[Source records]
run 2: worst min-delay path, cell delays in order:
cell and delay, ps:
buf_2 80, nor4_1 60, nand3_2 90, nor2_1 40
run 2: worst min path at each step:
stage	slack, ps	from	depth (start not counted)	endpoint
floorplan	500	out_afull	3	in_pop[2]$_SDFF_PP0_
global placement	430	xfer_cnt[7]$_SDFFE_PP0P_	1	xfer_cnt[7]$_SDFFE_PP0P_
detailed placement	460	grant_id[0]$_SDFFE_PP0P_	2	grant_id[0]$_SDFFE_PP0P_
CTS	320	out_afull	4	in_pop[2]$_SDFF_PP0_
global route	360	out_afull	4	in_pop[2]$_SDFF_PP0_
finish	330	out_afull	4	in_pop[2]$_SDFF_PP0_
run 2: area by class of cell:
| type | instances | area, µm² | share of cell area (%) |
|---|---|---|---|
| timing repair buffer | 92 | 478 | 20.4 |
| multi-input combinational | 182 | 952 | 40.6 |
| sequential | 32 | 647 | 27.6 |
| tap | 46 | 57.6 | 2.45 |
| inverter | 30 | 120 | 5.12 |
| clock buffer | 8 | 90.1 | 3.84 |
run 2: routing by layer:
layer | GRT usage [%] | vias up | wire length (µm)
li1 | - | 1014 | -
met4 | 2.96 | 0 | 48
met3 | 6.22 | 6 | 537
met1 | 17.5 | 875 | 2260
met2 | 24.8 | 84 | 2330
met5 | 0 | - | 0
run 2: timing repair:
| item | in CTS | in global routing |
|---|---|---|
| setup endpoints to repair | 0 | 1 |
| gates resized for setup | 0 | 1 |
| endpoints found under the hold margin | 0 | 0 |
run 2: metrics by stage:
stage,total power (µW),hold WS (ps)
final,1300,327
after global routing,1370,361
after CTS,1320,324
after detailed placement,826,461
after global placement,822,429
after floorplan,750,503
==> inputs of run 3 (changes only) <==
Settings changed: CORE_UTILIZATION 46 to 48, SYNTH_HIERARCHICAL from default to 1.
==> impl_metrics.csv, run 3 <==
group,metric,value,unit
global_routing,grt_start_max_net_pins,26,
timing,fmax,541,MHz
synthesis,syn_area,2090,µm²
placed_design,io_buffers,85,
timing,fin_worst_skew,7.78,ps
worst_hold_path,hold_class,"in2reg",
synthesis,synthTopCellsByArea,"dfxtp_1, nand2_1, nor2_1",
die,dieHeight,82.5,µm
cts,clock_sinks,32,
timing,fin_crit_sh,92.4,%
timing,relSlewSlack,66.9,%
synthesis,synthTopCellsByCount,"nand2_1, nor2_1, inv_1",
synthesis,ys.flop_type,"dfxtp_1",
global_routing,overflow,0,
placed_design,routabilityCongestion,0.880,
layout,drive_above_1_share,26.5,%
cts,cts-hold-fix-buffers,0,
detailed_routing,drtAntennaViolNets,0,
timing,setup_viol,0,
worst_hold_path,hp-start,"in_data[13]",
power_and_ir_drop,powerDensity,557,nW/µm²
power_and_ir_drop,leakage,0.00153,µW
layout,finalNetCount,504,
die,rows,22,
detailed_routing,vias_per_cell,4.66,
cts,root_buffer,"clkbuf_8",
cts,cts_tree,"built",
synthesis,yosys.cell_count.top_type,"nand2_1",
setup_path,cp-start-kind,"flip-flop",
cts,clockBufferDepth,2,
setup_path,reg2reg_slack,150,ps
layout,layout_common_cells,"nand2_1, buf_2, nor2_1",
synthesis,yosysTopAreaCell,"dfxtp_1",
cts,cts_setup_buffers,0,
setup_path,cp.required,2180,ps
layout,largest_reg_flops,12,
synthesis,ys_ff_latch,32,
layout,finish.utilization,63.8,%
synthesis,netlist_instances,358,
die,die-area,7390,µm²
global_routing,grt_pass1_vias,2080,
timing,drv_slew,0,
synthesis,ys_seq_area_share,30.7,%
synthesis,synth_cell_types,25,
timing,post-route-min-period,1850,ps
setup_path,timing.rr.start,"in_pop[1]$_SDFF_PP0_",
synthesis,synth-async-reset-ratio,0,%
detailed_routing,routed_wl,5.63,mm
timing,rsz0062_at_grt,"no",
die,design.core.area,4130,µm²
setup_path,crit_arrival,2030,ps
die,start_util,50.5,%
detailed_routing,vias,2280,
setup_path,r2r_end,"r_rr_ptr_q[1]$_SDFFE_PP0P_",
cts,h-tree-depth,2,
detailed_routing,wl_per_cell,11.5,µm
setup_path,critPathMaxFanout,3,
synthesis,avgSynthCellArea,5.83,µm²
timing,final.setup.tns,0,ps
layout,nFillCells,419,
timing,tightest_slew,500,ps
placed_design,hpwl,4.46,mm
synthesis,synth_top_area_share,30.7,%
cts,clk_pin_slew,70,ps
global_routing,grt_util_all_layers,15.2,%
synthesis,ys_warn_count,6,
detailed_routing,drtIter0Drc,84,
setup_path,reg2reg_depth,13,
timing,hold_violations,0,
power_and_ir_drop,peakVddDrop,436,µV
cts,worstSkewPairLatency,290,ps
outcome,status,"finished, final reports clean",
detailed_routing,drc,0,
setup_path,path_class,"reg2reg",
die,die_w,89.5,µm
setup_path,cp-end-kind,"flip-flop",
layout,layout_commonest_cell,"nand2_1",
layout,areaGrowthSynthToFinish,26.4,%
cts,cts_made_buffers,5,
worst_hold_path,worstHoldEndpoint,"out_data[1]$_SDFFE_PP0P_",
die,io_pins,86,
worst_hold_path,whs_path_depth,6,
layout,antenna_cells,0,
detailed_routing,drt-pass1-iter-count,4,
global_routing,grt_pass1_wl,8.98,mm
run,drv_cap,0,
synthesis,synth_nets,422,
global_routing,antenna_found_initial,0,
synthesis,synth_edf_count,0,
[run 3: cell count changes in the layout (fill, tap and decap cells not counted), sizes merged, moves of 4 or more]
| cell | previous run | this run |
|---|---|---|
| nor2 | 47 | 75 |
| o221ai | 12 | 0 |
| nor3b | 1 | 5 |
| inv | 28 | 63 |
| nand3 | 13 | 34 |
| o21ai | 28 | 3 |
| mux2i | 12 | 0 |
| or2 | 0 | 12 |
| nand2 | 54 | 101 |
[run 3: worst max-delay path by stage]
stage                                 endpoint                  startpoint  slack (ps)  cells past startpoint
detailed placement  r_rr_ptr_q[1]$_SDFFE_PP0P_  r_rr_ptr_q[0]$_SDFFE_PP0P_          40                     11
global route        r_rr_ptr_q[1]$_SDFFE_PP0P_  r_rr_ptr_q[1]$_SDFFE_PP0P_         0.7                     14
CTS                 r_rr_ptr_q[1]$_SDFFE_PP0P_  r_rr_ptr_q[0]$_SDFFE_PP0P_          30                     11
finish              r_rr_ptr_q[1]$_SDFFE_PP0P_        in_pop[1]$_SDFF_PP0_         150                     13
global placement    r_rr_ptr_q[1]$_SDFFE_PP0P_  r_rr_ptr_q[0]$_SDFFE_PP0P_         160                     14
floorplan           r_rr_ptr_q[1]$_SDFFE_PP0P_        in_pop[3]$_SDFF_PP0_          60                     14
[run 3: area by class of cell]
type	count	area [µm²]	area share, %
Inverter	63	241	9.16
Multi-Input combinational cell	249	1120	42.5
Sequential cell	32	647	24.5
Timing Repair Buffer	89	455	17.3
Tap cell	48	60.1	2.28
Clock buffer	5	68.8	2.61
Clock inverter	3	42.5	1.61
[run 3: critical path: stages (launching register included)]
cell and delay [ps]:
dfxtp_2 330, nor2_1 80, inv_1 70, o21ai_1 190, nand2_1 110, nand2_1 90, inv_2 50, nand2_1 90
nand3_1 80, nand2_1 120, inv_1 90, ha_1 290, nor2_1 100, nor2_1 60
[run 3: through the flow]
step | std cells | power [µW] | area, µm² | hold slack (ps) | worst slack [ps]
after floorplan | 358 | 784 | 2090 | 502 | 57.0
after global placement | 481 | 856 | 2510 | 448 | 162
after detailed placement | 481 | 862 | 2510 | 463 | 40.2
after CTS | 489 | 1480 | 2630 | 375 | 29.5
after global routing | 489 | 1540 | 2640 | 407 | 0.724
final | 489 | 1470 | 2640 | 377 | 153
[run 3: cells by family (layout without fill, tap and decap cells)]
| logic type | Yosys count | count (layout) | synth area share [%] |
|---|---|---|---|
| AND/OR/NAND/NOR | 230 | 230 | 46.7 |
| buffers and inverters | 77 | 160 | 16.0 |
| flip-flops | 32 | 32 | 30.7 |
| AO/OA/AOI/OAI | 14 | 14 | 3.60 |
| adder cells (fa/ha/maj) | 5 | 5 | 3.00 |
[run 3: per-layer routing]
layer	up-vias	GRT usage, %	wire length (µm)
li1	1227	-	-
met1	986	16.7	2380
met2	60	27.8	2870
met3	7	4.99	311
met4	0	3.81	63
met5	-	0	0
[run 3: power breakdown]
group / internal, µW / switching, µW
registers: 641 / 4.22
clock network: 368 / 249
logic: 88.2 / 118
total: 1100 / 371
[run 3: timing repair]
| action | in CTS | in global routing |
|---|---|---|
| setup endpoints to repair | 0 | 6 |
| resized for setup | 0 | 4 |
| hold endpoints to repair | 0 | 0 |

▶ _Exercise_
Pull every line holding "flip" out of the records.

▶ _Result of the exercise_
setup_path,cp-start-kind,"flip-flop",
setup_path,cp-end-kind,"flip-flop",
| flip-flops | 32 | 32 | 30.7 |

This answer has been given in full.